Non-stick frying pans, flame-retardant sofas and shirts that hide sweat typify everyday products that pour chemicals into a toxic cocktail, quietly building up in humans and wildlife.
And with new ones coming into use faster than dangerous ones are banned, and few facts about the harm they cause, scientists are in the dark over what does most damage.
That’s the alarming message world-leading ecotoxicologist Professor John Sumpter gave the House of Commons Environmental Audit Committee as it started its inquiry into toxic chemicals in daily life.

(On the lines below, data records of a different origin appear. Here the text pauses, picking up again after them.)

===== config.mk =====
export PLATFORM = sky130hd
export DESIGN_NAME = mem_port_arbiter_flat
export DESIGN_NICKNAME = d
export VERILOG_FILES = /design/src/rtl/mem_port_arbiter_if.sv /design/src/rtl/mem_port_arbiter.sv /design/src/flat_wrapper.sv
export SDC_FILE = /design/constraint.sdc
export NUM_CORES = 1
export LEC_CHECK = 0
export BUFFER_PORTS_ARGS = -buffer_cell sky130_fd_sc_hd__buf_2
export CORE_ASPECT_RATIO = 1.25
export CORE_MARGIN = 2
export CORE_UTILIZATION = 46
export DETAILED_ROUTE_END_ITERATION = 10
export PLACE_DENSITY = 0.83
export SETUP_SLACK_MARGIN = 0.15
export SLEW_MARGIN = 5
export SYNTH_ARGS = -nofsm -noshare
export SYNTH_HDL_FRONTEND = slang
export SYNTH_SLANG_ARGS = --single-unit
export TNS_END_PERCENT = 20

===== constraint.sdc =====
create_clock -name clk -period 1.7 [get_ports clk]
set_input_delay 0.17 -clock clk [delete_from_list [all_inputs] [get_ports clk]]
set_output_delay 0.17 -clock clk [all_outputs]
set_load 0.005 [all_outputs]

“There’s a huge number of chemicals in use,” said Prof Sumpter, based at Brunel University London. “Most of them are in the environment and most of them are in you and me.
“And we are still putting into the environment large numbers of pretty much unidentified, highly persistent chemicals, which makes it impossible to say which we should be most concerned about. I wish I could.”

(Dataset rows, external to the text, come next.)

**src/rtl/sram_lsu.sv**
```systemverilog
// sram_lsu: load/store initiator for a 1R1W word SRAM; define SRAM_LSU_SUBWORD_EN for byte/half access (RMW stores)
module sram_lsu #(
    parameter int DATA_SIZE = 32,
    parameter int ADDR_SIZE = 7
) (
    input  logic                 clock,
    input  logic                 reset,
    input  logic                 req_valid,
    output logic                 req_ready,
    input  logic                 req_we,
    input  logic [1:0]           req_size,
    input  logic                 req_unsigned,
    input  logic [ADDR_SIZE-1:0] req_addr,
    input  logic [DATA_SIZE-1:0] req_wdata,
    output logic                 resp_valid,
    output logic [DATA_SIZE-1:0] resp_rdata,
    output logic                 resp_err,
    output logic                 sram_rden,
    output logic                 sram_wren,
    output logic [ADDR_SIZE-1:0] sram_addr_out,
    output logic [ADDR_SIZE-1:0] sram_addr_in,
    output logic [DATA_SIZE-1:0] sram_data_in,
    input  logic [DATA_SIZE-1:0] sram_data_out
);
`ifdef SRAM_LSU_SUBWORD_EN
    typedef enum logic [2:0] {IDLE, RD_WAIT, RD_CAP, RMW_WR, WR_DONE} state_t;
`else
    typedef enum logic [2:0] {IDLE, RD_WAIT, RD_CAP, WR_DONE = 3'd4} state_t;
`endif
    state_t state_q, state_d;
    logic ready_q, ready_d, resp_valid_q, resp_valid_d, resp_err_q, resp_err_d;
    logic rden_q, rden_d, wren_q, wren_d, err_q, err_d;
    logic [DATA_SIZE-1:0] rdata_q, rdata_d, din_q, din_d, load_val;
    logic [ADDR_SIZE-1:0] raddr_q, raddr_d, waddr_q, waddr_d, aligned;
    logic accept, bad, sub;
    assign accept  = req_valid && ready_q && state_q == IDLE;
    assign aligned = {req_addr[ADDR_SIZE-1:2], 2'b00};
`ifdef SRAM_LSU_SUBWORD_EN
    logic we_q, uns_q;
    logic [1:0] size_q, lane_q;
    logic [15:0] st_q;
    logic [DATA_SIZE-1:0] shifted, mask, ins, merged;
    assign sub      = req_size != 2'b10;
    assign bad      = req_size == 2'b11 || (req_size == 2'b01 && req_addr[0]) || (req_size == 2'b10 && req_addr[1:0] != 2'b00);
    assign shifted  = sram_data_out >> {lane_q, 3'b000};
    assign load_val = size_q == 2'b00 ? {{24{~uns_q & shifted[7]}}, shifted[7:0]} :
                      size_q == 2'b01 ? {{16{~uns_q & shifted[15]}}, shifted[15:0]} : sram_data_out;
    assign mask     = (size_q == 2'b00 ? 32'h0000_00ff : 32'h0000_ffff) << {lane_q, 3'b000};
    assign ins      = size_q == 2'b00 ? {4{st_q[7:0]}} : {2{st_q}};
    assign merged   = (sram_data_out & ~mask) | (ins & mask);
    // Request fields needed after acceptance for lane select, extension and merge
    always_ff @(posedge clock) begin
        if (accept) begin
            we_q   <= req_we;
            size_q <= req_size;
            uns_q  <= req_unsigned;
            lane_q <= req_addr[1:0];
            st_q   <= req_wdata[15:0];
        end
    end
`else
    logic unused_ok;
    assign sub       = 1'b0;
    assign bad       = req_size != 2'b10 || req_addr[1:0] != 2'b00;
    assign load_val  = sram_data_out;
    assign unused_ok = req_unsigned;
`endif
    // State and registered outputs; req_ready resets high, everything else low
    always_ff @(posedge clock) begin
        if (reset) begin
            state_q      <= IDLE;
            ready_q      <= 1'b1;
            resp_valid_q <= 1'b0;
            resp_err_q   <= 1'b0;
            rdata_q      <= '0;
            rden_q       <= 1'b0;
            wren_q       <= 1'b0;
            err_q        <= 1'b0;
            raddr_q      <= '0;
            waddr_q      <= '0;
            din_q        <= '0;
        end else begin
            state_q      <= state_d;
            ready_q      <= ready_d;
            resp_valid_q <= resp_valid_d;
            resp_err_q   <= resp_err_d;
            rdata_q      <= rdata_d;
            rden_q       <= rden_d;
            wren_q       <= wren_d;
            err_q        <= err_d;
            raddr_q      <= raddr_d;
            waddr_q      <= waddr_d;
            din_q        <= din_d;
        end
    end
    // Next state: reads pass RD_WAIT/RD_CAP, writes and errors finish via WR_DONE/RMW_WR
    always_comb begin
        state_d = state_q;
        case (state_q)
            IDLE:    state_d = !accept ? IDLE : bad ? WR_DONE : (!req_we || sub) ? RD_WAIT : WR_DONE;
            RD_WAIT: state_d = RD_CAP;
`ifdef SRAM_LSU_SUBWORD_EN
            RD_CAP:  state_d = we_q ? RMW_WR : IDLE;
`else
            RD_CAP:  state_d = IDLE;
`endif
            default: state_d = IDLE;
        endcase
    end
    // Output next values; IDLE with req_ready low is the response cycle that re-arms req_ready
    always_comb begin
        ready_d      = ready_q;
        resp_valid_d = 1'b0;
        resp_err_d   = 1'b0;
        rdata_d      = '0;
        rden_d       = 1'b0;
        wren_d       = 1'b0;
        err_d        = err_q;
        raddr_d      = raddr_q;
        waddr_d      = waddr_q;
        din_d        = din_q;
        case (state_q)
            IDLE: begin
                ready_d = ready_q ? !accept : 1'b1;
                if (accept) begin
                    err_d   = bad;
                    rden_d  = !bad && (!req_we || sub);
                    wren_d  = !bad && req_we && !sub;
                    raddr_d = bad ? raddr_q : aligned;
                    waddr_d = bad ? waddr_q : aligned;
                    din_d   = (bad || sub || !req_we) ? din_q : req_wdata;
                end
            end
            RD_WAIT: begin
            end
            RD_CAP: begin
`ifdef SRAM_LSU_SUBWORD_EN
                wren_d       = we_q;
                din_d        = we_q ? merged : din_q;
                resp_valid_d = !we_q;
                rdata_d      = we_q ? '0 : load_val;
`else
                resp_valid_d = 1'b1;
                rdata_d      = load_val;
`endif
            end
            default: begin
                resp_valid_d = 1'b1;
                resp_err_d   = err_q;
            end
        endcase
    end
    assign req_ready     = ready_q;
    assign resp_valid    = resp_valid_q;
    assign resp_err      = resp_err_q;
    assign resp_rdata    = rdata_q;
    assign sram_rden     = rden_q;
    assign sram_wren     = wren_q;
    assign sram_addr_out = raddr_q;
    assign sram_addr_in  = waddr_q;
    assign sram_data_in  = din_q;
endmodule
```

The inquiry will look at how toxic chemicals in everyday items – such as furniture, food, clothes and toys – affect the environment and human health. These include flame retardants and polychlorinated biphenyls (PCBs), which take years to break down. It will ask if the Government’s 25 Year Environment Plan, which pledges to cut harmful chemical levels in soil and rivers, is enough to protect people and the environment.
Speaking at its recent launch, Prof Sumpter dubbed the plan ‘extremely aspirational’ and lacking in detail. Europe has some of the world’s strongest chemical regulations, he noted, saying he doubts the UK has the expertise to replace them.
Amid moves to regulate toxins now known as harmful, such as PCBs in electrical items and the Teflon that coats non-stick cookware, and as hormone-disrupting parabens fade from use in shampoos, new ones appear at a vast rate, said Prof Sumpter. “The number of chemicals piling up is much greater than the ones we are managing to test.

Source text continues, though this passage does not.